Practice: Chromosomal inheritance questions
Evidence that DNA is genetic material 1
Evidence that DNA is genetic material 2
So if a woman has hemophilia and has a son, then he would have to have hemophilia too, right?
Yes, because she would give the X chromosome with that hemophilia allele to him and the dad would give a Y chromosome as it is a son, so his X chromosome would have the hemophilia trait meaning he would have it too.
Hemophilia is a disease that makes it difficult for your blood to clot. So if someone with hemophilia were to get cut, this would probably make them bleed for a long time before it stopped. That fact that it is sex-linked though makes it particularly interesting. Since women have two x chromosomes, they are less likely to suffer from homophilia because they have an extra x chromosome which will be able to make the clotting protein correctly even if the other can't. Men do not have that type of insurance. If their x chromosome is defective in that way then they will have it.
are the x and y chromosomes part of the 22 pairs of chromosomes (the autosomal) or would that be a 23rd pair???

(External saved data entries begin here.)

==> config.mk <==
export PLATFORM = sky130hd
export DESIGN_NAME = keycombo_reset
export DESIGN_NICKNAME = d
export VERILOG_FILES = /design/src/rtl/keycombo_reset_pkg.sv /design/src/rtl/keycombo_reset_tick.sv /design/src/rtl/keycombo_reset_match.sv /design/src/rtl/keycombo_reset_hold.sv /design/src/rtl/keycombo_reset_pulse.sv /design/src/rtl/keycombo_reset.sv
export SDC_FILE = /design/constraint.sdc
export NUM_CORES = 1
export LEC_CHECK = 0
export BUFFER_PORTS_ARGS = -buffer_cell sky130_fd_sc_hd__buf_4
export CAP_MARGIN = 20
export CORE_UTILIZATION = 25
export DETAILED_ROUTE_END_ITERATION = 12
export SLEW_MARGIN = 20
export SYNTH_ARGS = -nofsm -noshare
export SYNTH_HDL_FRONTEND = slang
export SYNTH_SLANG_ARGS = --single-unit
==> constraint.sdc <==
create_clock -name clk_i -period 4.97 [get_ports clk_i]
set_input_delay 0 -clock clk_i [delete_from_list [all_inputs] [get_ports clk_i]]
set_output_delay 0 -clock clk_i [all_outputs]
set_load 0.05 [all_outputs]
==> src/rtl/keycombo_reset_pkg.sv <==
package keycombo_reset_pkg;
  localparam int unsigned CODE_W    = 8;
  localparam int unsigned NUM_CODES = 2 ** CODE_W;
  localparam int unsigned NUM_SLOTS = 3;
  localparam int unsigned W1_TICKS  = 1;
  localparam int unsigned W2_TICKS  = 14;
  localparam int unsigned W3_TICKS  = 28;

  typedef enum logic [1:0] {HOLD_IDLE, HOLD_RUN, HOLD_DONE} hold_state_e;

  // Hold length in ticks for a trigger-time code
  function automatic int unsigned hold_ticks(logic [3:0] sel, int unsigned half);
    if (sel == 4'd0) return 0;
    if (sel[3])      return 8 * half;
    return (int'(sel) + 1) * half;
  endfunction
endpackage

==> src/rtl/keycombo_reset_tick.sv <==
module keycombo_reset_tick #(
  parameter int unsigned DIV = 250_000
) (
  input  logic clk_i,
  input  logic rst_ni,
  input  logic clr_i,
  output logic tick_o
);
  localparam int unsigned CW = (DIV > 1) ? $clog2(DIV) : 1;

  logic [CW-1:0] cnt_q;

  always_ff @(posedge clk_i or negedge rst_ni) begin
    if (!rst_ni)                     cnt_q <= '0;
    else if (clr_i)                  cnt_q <= '0;
    else if (cnt_q == CW'(DIV - 1))  cnt_q <= '0;
    else                             cnt_q <= cnt_q + CW'(1);
  end

  assign tick_o = !clr_i && (cnt_q == CW'(DIV - 1));

  a_r4_tick_gap: assert property (@(posedge clk_i) disable iff (!rst_ni)
    tick_o |=> !tick_o);
endmodule

==> src/rtl/keycombo_reset_match.sv <==
module keycombo_reset_match
  import keycombo_reset_pkg::*;
(
  input  logic                 clk_i,
  input  logic                 rst_ni,
  input  logic [NUM_CODES-1:0] held_i,
  input  logic [CODE_W-1:0]    codes_i [NUM_SLOTS],
  output logic                 combo_o
);
  logic [NUM_SLOTS-1:0] slot_ok;
  logic [NUM_SLOTS-1:0] slot_used;

  for (genvar s = 0; s < NUM_SLOTS; s++) begin : g_slot
    assign slot_used[s] = (codes_i[s] != '0);
    assign slot_ok[s]   = !slot_used[s] || held_i[codes_i[s]];
  end

  always_ff @(posedge clk_i or negedge rst_ni) begin
    if (!rst_ni) combo_o <= 1'b0;
    else         combo_o <= (|slot_used) && (&slot_ok);
  end
endmodule

==> src/rtl/keycombo_reset_hold.sv <==
module keycombo_reset_hold
  import keycombo_reset_pkg::*;
#(
  parameter int unsigned CYC_PER_TICK   = 250_000,
  parameter int unsigned HALF_SEC_TICKS = 500
) (
  input  logic       clk_i,
  input  logic       rst_ni,
  input  logic       combo_i,
  input  logic [3:0] trig_sel_i,
  output logic       fire_o
);
  localparam int unsigned MAX_TICKS = 8 * HALF_SEC_TICKS;
  localparam int unsigned CNT_W     = $clog2(MAX_TICKS + 1);

  hold_state_e      state_q;
  logic [CNT_W-1:0] cnt_q;
  logic [CNT_W-1:0] lim;
  logic             tick;

  assign lim = CNT_W'(hold_ticks(trig_sel_i, HALF_SEC_TICKS));

  // Prescaler restarts on each new hold so the window is exact
  keycombo_reset_tick #(.DIV(CYC_PER_TICK)) u_tick (
    .clk_i  (clk_i),
    .rst_ni (rst_ni),
    .clr_i  (state_q != HOLD_RUN),
    .tick_o (tick)
  );

  always_ff @(posedge clk_i or negedge rst_ni) begin
    if (!rst_ni) begin
      state_q <= HOLD_IDLE;
      cnt_q   <= '0;
      fire_o  <= 1'b0;
    end else begin
      fire_o <= 1'b0;
      unique case (state_q)
        HOLD_IDLE: if (combo_i) begin
          cnt_q <= '0;
          if (lim == '0) begin
            fire_o  <= 1'b1;
            state_q <= HOLD_DONE;
          end else begin
            state_q <= HOLD_RUN;
          end
        end
        HOLD_RUN: begin
          if (!combo_i) begin
            state_q <= HOLD_IDLE;
          end else if (tick) begin
            if (cnt_q + CNT_W'(1) >= lim) begin
              fire_o  <= 1'b1;
              state_q <= HOLD_DONE;
            end else begin
              cnt_q <= cnt_q + CNT_W'(1);
            end
          end
        end
        HOLD_DONE: if (!combo_i) state_q <= HOLD_IDLE;
        default:   state_q <= HOLD_IDLE;
      endcase
    end
  end

  a_r2_fire_needs_combo: assert property (@(posedge clk_i) disable iff (!rst_ni)
    fire_o |-> $past(combo_i));
  a_r5_drop_clears: assert property (@(posedge clk_i) disable iff (!rst_ni)
    (state_q == HOLD_RUN && !combo_i) |=> (state_q == HOLD_IDLE));
  a_r6_single_fire: assert property (@(posedge clk_i) disable iff (!rst_ni)
    fire_o |=> !fire_o);
endmodule

==> src/rtl/keycombo_reset_pulse.sv <==
module keycombo_reset_pulse
  import keycombo_reset_pkg::*;
#(
  parameter int unsigned CYC_PER_TICK = 250_000,
  parameter int unsigned SHORT_CYC    = 125
) (
  input  logic       clk_i,
  input  logic       rst_ni,
  input  logic       start_i,
  input  logic [1:0] width_sel_i,
  output logic       active_o
);
  localparam int unsigned TW = $clog2(W3_TICKS + 1);
  localparam int unsigned SW = (SHORT_CYC > 1) ? $clog2(SHORT_CYC) : 1;

  logic [1:0]    sel_q;
  logic [SW-1:0] scnt_q;
  logic [TW-1:0] tcnt_q;
  logic [TW-1:0] wlim;
  logic          tick;

  always_comb begin
    unique case (sel_q)
      2'd1:    wlim = TW'(W1_TICKS);
      2'd2:    wlim = TW'(W2_TICKS);
      default: wlim = TW'(W3_TICKS);
    endcase
  end

  keycombo_reset_tick #(.DIV(CYC_PER_TICK)) u_tick (
    .clk_i  (clk_i),
    .rst_ni (rst_ni),
    .clr_i  (!active_o),
    .tick_o (tick)
  );

  always_ff @(posedge clk_i or negedge rst_ni) begin
    if (!rst_ni) begin
      active_o <= 1'b0;
      sel_q    <= '0;
      scnt_q   <= '0;
      tcnt_q   <= '0;
    end else if (!active_o) begin
      if (start_i) begin
        active_o <= 1'b1;
        sel_q    <= width_sel_i;
        scnt_q   <= '0;
        tcnt_q   <= '0;
      end
    end else if (sel_q == 2'd0) begin
      if (scnt_q == SW'(SHORT_CYC - 1)) active_o <= 1'b0;
      else                              scnt_q   <= scnt_q + SW'(1);
    end else if (tick) begin
      if (tcnt_q == wlim - TW'(1)) active_o <= 1'b0;
      else                         tcnt_q   <= tcnt_q + TW'(1);
    end
  end

  a_r7_width_latched: assert property (@(posedge clk_i) disable iff (!rst_ni)
    (active_o && $past(active_o)) |-> $stable(sel_q));
endmodule

==> src/rtl/keycombo_reset.sv <==
module keycombo_reset
  import keycombo_reset_pkg::*;
#(
  parameter int unsigned CYC_PER_TICK   = 250_000,
  parameter int unsigned HALF_SEC_TICKS = 500,
  parameter int unsigned SHORT_CYC      = 125
) (
  input  logic                 clk_i,
  input  logic                 rst_ni,
  input  logic [NUM_CODES-1:0] evt_held_i,
  input  logic [CODE_W-1:0]    evt_code_a_i,
  input  logic [CODE_W-1:0]    evt_code_b_i,
  input  logic [CODE_W-1:0]    evt_code_c_i,
  input  logic [3:0]           trig_sel_i,
  input  logic [1:0]           width_sel_i,
  input  logic                 ext_rst_ni,
  input  logic                 passthru_en_i,
  input  logic                 out_en_i,
  output logic                 rst_pin_o,
  output logic                 rst_oe_o
);
  logic [CODE_W-1:0] codes [NUM_SLOTS];
  logic combo, fire, pulse_active;

  assign codes[0] = evt_code_a_i;
  assign codes[1] = evt_code_b_i;
  assign codes[2] = evt_code_c_i;

  keycombo_reset_match u_match (
    .clk_i   (clk_i),
    .rst_ni  (rst_ni),
    .held_i  (evt_held_i),
    .codes_i (codes),
    .combo_o (combo)
  );

  keycombo_reset_hold #(
    .CYC_PER_TICK   (CYC_PER_TICK),
    .HALF_SEC_TICKS (HALF_SEC_TICKS)
  ) u_hold (
    .clk_i      (clk_i),
    .rst_ni     (rst_ni),
    .combo_i    (combo),
    .trig_sel_i (trig_sel_i),
    .fire_o     (fire)
  );

  keycombo_reset_pulse #(
    .CYC_PER_TICK (CYC_PER_TICK),
    .SHORT_CYC    (SHORT_CYC)
  ) u_pulse (
    .clk_i       (clk_i),
    .rst_ni      (rst_ni),
    .start_i     (fire),
    .width_sel_i (width_sel_i),
    .active_o    (pulse_active)
  );

  assign rst_pin_o = passthru_en_i ? ext_rst_ni : !pulse_active;
  assign rst_oe_o  = out_en_i;
endmodule

==> impl_summary.txt, run 1 <==
----------------------------------------------------
[Route]
  Final wirelength ... slightly below 40,000 um
  Max layer used ... met4
  Drc violations ... 0
  Met3 routed WL ... 3031 um
  Wire length on met1 ... roughly 15,000 um
  Routed met2 length ... a little under 20,000 um
  Via count ... a little over 10,000
  DRT antenna net count ... 0
  DR vias/cell ... 5.549
  Detailed Route Iter0 Violations ... approximately 810
  Detail-routed net length per standard cell ... around 22 um
  Detailed-router iteration count before antenna repair ... 5

[Worst setup path]
  Highest net fanout along the worst path ... 8
  Buffering stage count on the worst path with inverters included ... 3
  Ordered cell list for the critical path ... buf_4 > ha_1 > nor2b_1 > o21ai_0 > o311ai_0 > buf_4 > fa_1 > fa_1 > inv_1 > ha_1 > a21oi_1 > xnor2_1 > a21oi_1 > ha_1 > a21o_1 > a21o_1 > a21oi_1 > o21a_1 > a31oi_2 > or3_1 > nor3_1 > a21o_1
  WS Path Type ... in2reg
  Kind of capture point of the worst setup path ... flip-flop
  CP peak stage delay ... approximately 0.50 ns
  Crit path DAT ... ~4.8 ns
  Type of element launching the critical path ... input pin
  Critical path's top delay family ... adder cells
  Worst-path cell with the longest stage delay ... sky130_fd_sc_hd__fa_1
  Critical Path RT ... 5.23 ns

[Clock tree]
  CTS tree ... yes
  Setup fix buffers added after clock tree synthesis ... 0
  Clock tree root driver cell ... sky130_fd_sc_hd__clkbuf_16
  Worst-path clk slew ... approximately 0.050 ns
  Cts bufs inserted ... 9
  Clock insertion delay at the later pin of the skew report ... between 0.3 and 0.4 ns
  CTS Sinks ... 67
  CTS HTree Levels ... 3
  Max Root-Sink Buffers ... 2

[Timing]
  Hold Fails Final Rpt ... 0
  Maximum clock skew at final layout ... about 0.0023 ns
  Final Hold Slack ... between 0.0001 and 0.00015 ns
  Setup Viol. Count Final ... 0
  Final Cycle Share ... 91.72%
  Sum Neg Setup Slack ... 0 ns
  Peak clock frequency supported by timing ... 0.2194 GHz
  Max Slew Vio Count ... 0
  Max-Slew Margin vs Limit ... 30.83%
  Post-layout minimum cycle time ... 4.559 ns
  Setup repair after global routing missed its margin ... no
  Worst Tran Pin Value ... roughly 1.0 ns

[Floorplanning]
  Top-Level Pins ... slightly below 300
  Core area ... ~43,000 um^2
  Horizontal die dimension ... between 200 and 250 um
  Starting utilization of the core area ... between 20% and 30%
  Vertical extent of the die ... between 200 and 250 um
  Floorplan die area ... ~45,000 um^2
  # rows ... 76

[Hold path]
  Path class of the lowest-slack min-delay path ... in2out

[Yosys]
  Syn Area/Cell ... around 11 um^2
  Dominant register cell in the synthesized netlist ... sky130_fd_sc_hd__dfrtp_1
  Post-synthesis instance area ... around 11,000 um^2
  Count of flip-flops with a built-in enable after synthesis ... 0
  Synth warnings ... 0
  Post-synthesis sequential element count ... 67
  Synth async-reset ratio ... 100.0%
  Sequential fraction of the synthesis area ... 15.28%
  Cell type with the highest aggregate area in the netlist ... sky130_fd_sc_hd__mux4_2
  Area fraction of the dominant cell type after synthesis ... between 30% and 40%
  Top cells by area, synth ... sky130_fd_sc_hd__mux4_2, sky130_fd_sc_hd__dfrtp_1, sky130_fd_sc_hd__mux4_1
  Number of nets produced by synthesis ... 1,320
  Mapped Cells ... ~1,000
  Count of distinct cell types in the synthesized netlist ... 65

[Power and ir drop]
  Total internal power ... 1.588 mW
  Leakage power ... roughly 5.8 nW
  Worst IR Drop VDD ... 0.1274 mV
  Switching power of the nets ... roughly 0.85 mW
  Relative contribution of combinational cells to total power ... about half
  Pwr dens ... about 180 nW/um^2
  Final total power ... ~2.4 mW
  Portion of total power attributed to sequential cells ... 26.2%
  Clock network fraction of total power ... 23.7%
  Switching power as a share of total power ... 34.80%

[Finish]
  Total number of nets in the final design ... ~1,600
  Most common cell after layout, fill and taps aside ... sky130_fd_sc_hd__buf_4
  Area growth, synth to finish ... 25.65%
  Fraction of layout cells with a size suffix above 1 ... 39.25%
  Leading cell types in the layout, fill and taps excluded ... sky130_fd_sc_hd__buf_4, sky130_fd_sc_hd__mux4_2, sky130_fd_sc_hd__mux2i_1, sky130_fd_sc_hd__nor2_1, sky130_fd_sc_hd__dfrtp_1

[Placed design]
  Post-DP HPWL ... roughly 32,000 um
  # port buffers ... 290
  Final Wtd Congestion ... approximately 0.95

[Global routing]
  Grt total ovfl ... 0
  Initial antenna violation count ... 3
  Vias in the first global route ... 10,210
  All-layer global routing usage ... 17.67%
  Global-route wire length before repair ... 60,550 um
  Pin count of the biggest net entering global routing ... slightly below 70

[Run status]
  Result of the run ... finished clean

[Run]
  Maxcap violations ... 0

----------------------------------------------------
metal layers:
layer / vias to the layer above / GRT usage [%]
li1: 4469 / -
met1: 4995 / 20.71
met2: 547 / 30.12
met3: 94 / 3.486
met4: 0 / 10.02
met5: - / 0
power groups by stage:
stage | logic [mW] | registers [mW] | clock network (mW)
floorplan | 0.789 | 0.635 | 0
global placement | 1.20 | 0.645 | 0
detailed placement | 1.22 | 0.646 | 0
CTS | 1.22 | 0.638 | 0.596
global route | 1.33 | 0.645 | 0.622
finish | 1.22 | 0.638 | 0.578
stage by stage:
stage / utilization (%) / setup slack (ns) / area (um^2) / instances
after floorplan: - / 0.4325 / 10970 / 987
final: 31.93 / 0.4113 / 13790 / 1821
after CTS: 31.89 / 0.2458 / 13770 / 1818
after global routing: 31.93 / 0.08837 / 13780 / 1820
after global placement: 31.17 / 0.1356 / 13460 / 1799
after detailed placement: 31.17 / -0.06657 / 13460 / 1799
layout make-up:
cell class / count / area [um^2]
clock inverter: 5 / 27.53
clock buffer: 11 / 252.7
tap: 585 / 732.0
timing repair buffer: 306 / 2305
antenna: 3 / 7.507
inverter: 40 / 150.1
multi-input combinational: 804 / 8635
fill: 4485 / 29390
sequential: 67 / 1677
path summary, 6_finish.rpt:
| kind | end | cells past startpoint | slack, ns | start |
|---|---|---|---|---|
| worst max-delay path | u_hold.cnt_q[7]$_DFFE_PN0P_ | 22 | 0.41 | trig_sel_i[0] |
| worst min-delay path | rst_oe_o | 0 | 0.0001 | out_en_i |
| worst max register to register | u_hold.cnt_q[7]$_DFFE_PN0P_ | 14 | 1.52 | u_hold.cnt_q[0]$_DFFE_PN0P_ |
| worst min register to register | u_hold.u_tick.cnt_q[0]$_DFF_PN0_ | 1 | 0.45 | u_hold.u_tick.cnt_q[0]$_DFF_PN0_ |
| max in group asynchronous | u_hold.cnt_q[9]$_DFFE_PN0P_ | 2 | 4.09 | rst_ni |
| min in group asynchronous | u_pulse.tcnt_q[3]$_DFFE_PN0P_ | 2 | 0.33 | rst_ni |
cells by family (layout without fill, tap and decap cells):
group	Yosys count	in the layout	synth area share, %
multiplexers	258	258	45.89
buffers and inverters	116	362	6.227
XOR/XNOR	58	58	4.630
AO/OA/AOI/OAI	153	153	9.077
adder cells (fa/ha/maj)	42	42	5.337
flip-flops	67	67	15.28
other	1	4	0.03418
AND/OR/NAND/NOR	292	292	13.53
sequential cells by signal, indices dropped and copies added, names as in the netlist:
signal / flops
u_hold.state_q: 2
u_hold.cnt_q: 12
u_pulse.sel_q: 2
u_match.combo_o: 1
u_pulse.tcnt_q: 5
u_pulse.active_o: 1
u_pulse.u_tick.cnt_q: 18
u_hold.u_tick.cnt_q: 18
u_pulse.scnt_q: 7
u_hold.fire_o: 1
cell usage after synthesis, drive strengths merged (3+ instances only):
master	instances
fa	8
nand2b	7
and2	7
xnor2	23
clkbuf	24
nand3b	6
nor2	67
a2111oi	4
inv	40
o22ai	26
a21oi	33
and3b	3
nor4	11
mux4	186
or3	7
o31ai	4
a22o	8
nor4b	6
a22oi	11
mux2i	68
nand3	45
and3	11
nor3	25
nand2	55
dfrtp	67
a21o	9
nor2b	18
mux2	4
o211ai	3
nand4	11
o2111ai	3
xor2	35
or4	3
buf	52
ha	34
o21ai	31
repair_timing:
| item | CTS | global route |
|---|---|---|
| hold endpoints to repair | 69 | 0 |
| endpoints found under the setup margin | 0 | 9 |
| resized for setup | 0 | 2 |
| hold buffers | 3 | 0 |
Note: power is estimated with default switching activity, not from simulation.
==> inputs of run 2 (changes only) <==
Settings changed: SETUP_SLACK_MARGIN from default to 0.5.
==> impl_summary.txt, run 2 (synthesis results as in run 1) <==
----------------------------------------------------
[Run status]
  Result of the run ... finished clean (unchanged)

[Worst setup path]
  Critical Path RT ... 5.23 ns (about the same)
  Crit path DAT ... 4.46 ns (was 4.81 ns)
  WS Path Type ... in2reg (unchanged)
  Kind of capture point of the worst setup path ... flip-flop (unchanged)
  Highest net fanout along the worst path ... 10 (was 8)
  Type of element launching the critical path ... input pin (unchanged)

[Finish]
  Leading cell types in the layout, fill and taps excluded ... sky130_fd_sc_hd__buf_4, sky130_fd_sc_hd__mux4_2, sky130_fd_sc_hd__mux2i_1, sky130_fd_sc_hd__nor2_1, sky130_fd_sc_hd__dfrtp_1 (unchanged)
  Total number of nets in the final design ... 1,561 (unchanged)
  Fraction of layout cells with a size suffix above 1 ... 39.90% (was 39.25%)
  Area growth, synth to finish ... 26.46% (was 25.65%)
  Final core utilization ... 32.14% (was 31.93%)
  Registers with the most flip-flops ... u_hold.u_tick.cnt_q (18), u_pulse.u_tick.cnt_q (18), u_hold.cnt_q (12) (unchanged)
  Most common cell after layout, fill and taps aside ... sky130_fd_sc_hd__buf_4 (unchanged)
  Final standard cell count with taps included and fillers excluded ... 1,825 (was 1,821)

[Timing]
  Setup repair after global routing missed its margin ... no (unchanged)
  Maximum clock skew at final layout ... 0.006468 ns (was 0.002267 ns)
  Peak clock frequency supported by timing ... 0.2384 GHz (was 0.2194 GHz)
  Final Cycle Share ... 84.41% (was 91.72%)
  Sum Neg Setup Slack ... 0 ns (unchanged)
  Max-Slew Margin vs Limit ... 33.41% (was 30.83%)
  Worst Tran Pin Value ... 0.9955 ns (was 1.034 ns)
  Setup Viol. Count Final ... 0 (unchanged)
  Hold Fails Final Rpt ... 0 (unchanged)
  Max Slew Vio Count ... 0 (unchanged)
  Post-layout minimum cycle time ... 4.195 ns (was 4.559 ns)

[Route]
  Detail-routed net length per standard cell ... 22.27 um (was 21.82 um)
  Drc violations ... 0 (unchanged)
  Final wirelength ... 40,650 um (was 39,730 um)
  DRT antenna net count ... 0 (unchanged)
  Detailed-router iteration count before antenna repair ... 6 (was 5)
  DR vias/cell ... 5.536 (was 5.549)
  Via count ... 10,100 (was 10,110)
  Detailed Route Iter0 Violations ... 707 (was 812)

[Power and ir drop]
  Final total power ... 2.444 mW (was 2.436 mW)
  Leakage power ... 5.766 nW (was 5.757 nW)
  Pwr dens ... 176.1 nW/um^2 (was 176.7 nW/um^2)
  Worst IR Drop VDD ... 0.1543 mV (was 0.1274 mV)

[Hold path]
  Path class of the lowest-slack min-delay path ... in2out (unchanged)

[Clock tree]
  CTS Sinks ... 67 (unchanged)
  Clock tree root driver cell ... sky130_fd_sc_hd__clkbuf_16 (unchanged)
  Max Root-Sink Buffers ... 2 (unchanged)
  Clock insertion delay at the later pin of the skew report ... 0.33 ns (was 0.32 ns)
  CTS HTree Levels ... 3 (unchanged)
  Worst-path clk slew ... 0.06 ns (was 0.05 ns)
  Cts bufs inserted ... 9 (unchanged)
  CTS tree ... yes (unchanged)

[Floorplanning]
  Vertical extent of the die ... 211.5 um (unchanged)
  Starting utilization of the core area ... 25.41% (unchanged)
  Horizontal die dimension ... 211.5 um (unchanged)
  Core area ... 43,170 um^2 (unchanged)
  # rows ... 76 (unchanged)
  Top-Level Pins ... 293 (unchanged)
  Floorplan die area ... 44,730 um^2 (unchanged)

[Run]
  Maxcap violations ... 0 (unchanged)

[Global routing]
  All-layer global routing usage ... 17.82% (was 17.67%)
  Pin count of the biggest net entering global routing ... 69 (was 68)
  Vias in the first global route ... 10,420 (was 10,210)
  Grt total ovfl ... 0 (unchanged)
  Initial antenna violation count ... 9 (was 3)
  Global-route wire length before repair ... 61,130 um (was 60,550 um)

[Placed design]
  Final Wtd Congestion ... 0.9159 (was 0.9496)
  # port buffers ... 290 (unchanged)
  Post-Place Cells ... 1,795 (was 1,799)
  Post-DP HPWL ... 32,030 um (was 31,620 um)

----------------------------------------------------
## run 2: cell count changes in the layout (fill, tap and decap cells not counted), sizes merged
cell      before  now
clkbuf        11   10
clkinvlp       1    3
diode          3    7
clkinv         4    3
## run 2: worst paths after layout
check                      cells past startpoint  slack (ns)                                 to                        startpoint
hold reg to reg                                1        0.46   u_hold.u_tick.cnt_q[0]$_DFF_PN0_  u_hold.u_tick.cnt_q[0]$_DFF_PN0_
hold / removal                                 0      0.0001                           rst_oe_o                          out_en_i
setup reg to reg                              14        1.70        u_hold.cnt_q[3]$_DFFE_PN0P_       u_hold.cnt_q[0]$_DFFE_PN0P_
max in group asynchronous                      2        4.10   u_hold.u_tick.cnt_q[5]$_DFF_PN0_                            rst_ni
setup / recovery                              22        0.77        u_hold.cnt_q[3]$_DFFE_PN0P_                     trig_sel_i[0]
min in group asynchronous                      2        0.32  u_pulse.u_tick.cnt_q[3]$_DFF_PN0_                            rst_ni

x and y chromosomes are not parts of autosomal chromosome. they are 23 pair

Technically yes, as there is a condition known as XYY syndrome where an error in sperm cell formation will leave a sperm cell with two Y chromosomes. However, no one can only have two Y's, as the mother's egg will always provide an X.
ive heard about people with too many or too few sex chromosomes, but what happens if a person doesn't have any sex chromosomes at all?
if a person didn't have any sex chromosomes, then they wouldn't be able to survive. to live, a person must have at least one X chromosome because it has the most information on it. there are people who have maybe an XXY sex chromosome, because either the father's sperm cell or the mother's egg cell had a problem during meiosis. but to sum it up, if you had no sex chromosomes, the blastocyst would never develop and the mother would have never know she was pregnant
How many genes does a chromosome have? Is tht same in all?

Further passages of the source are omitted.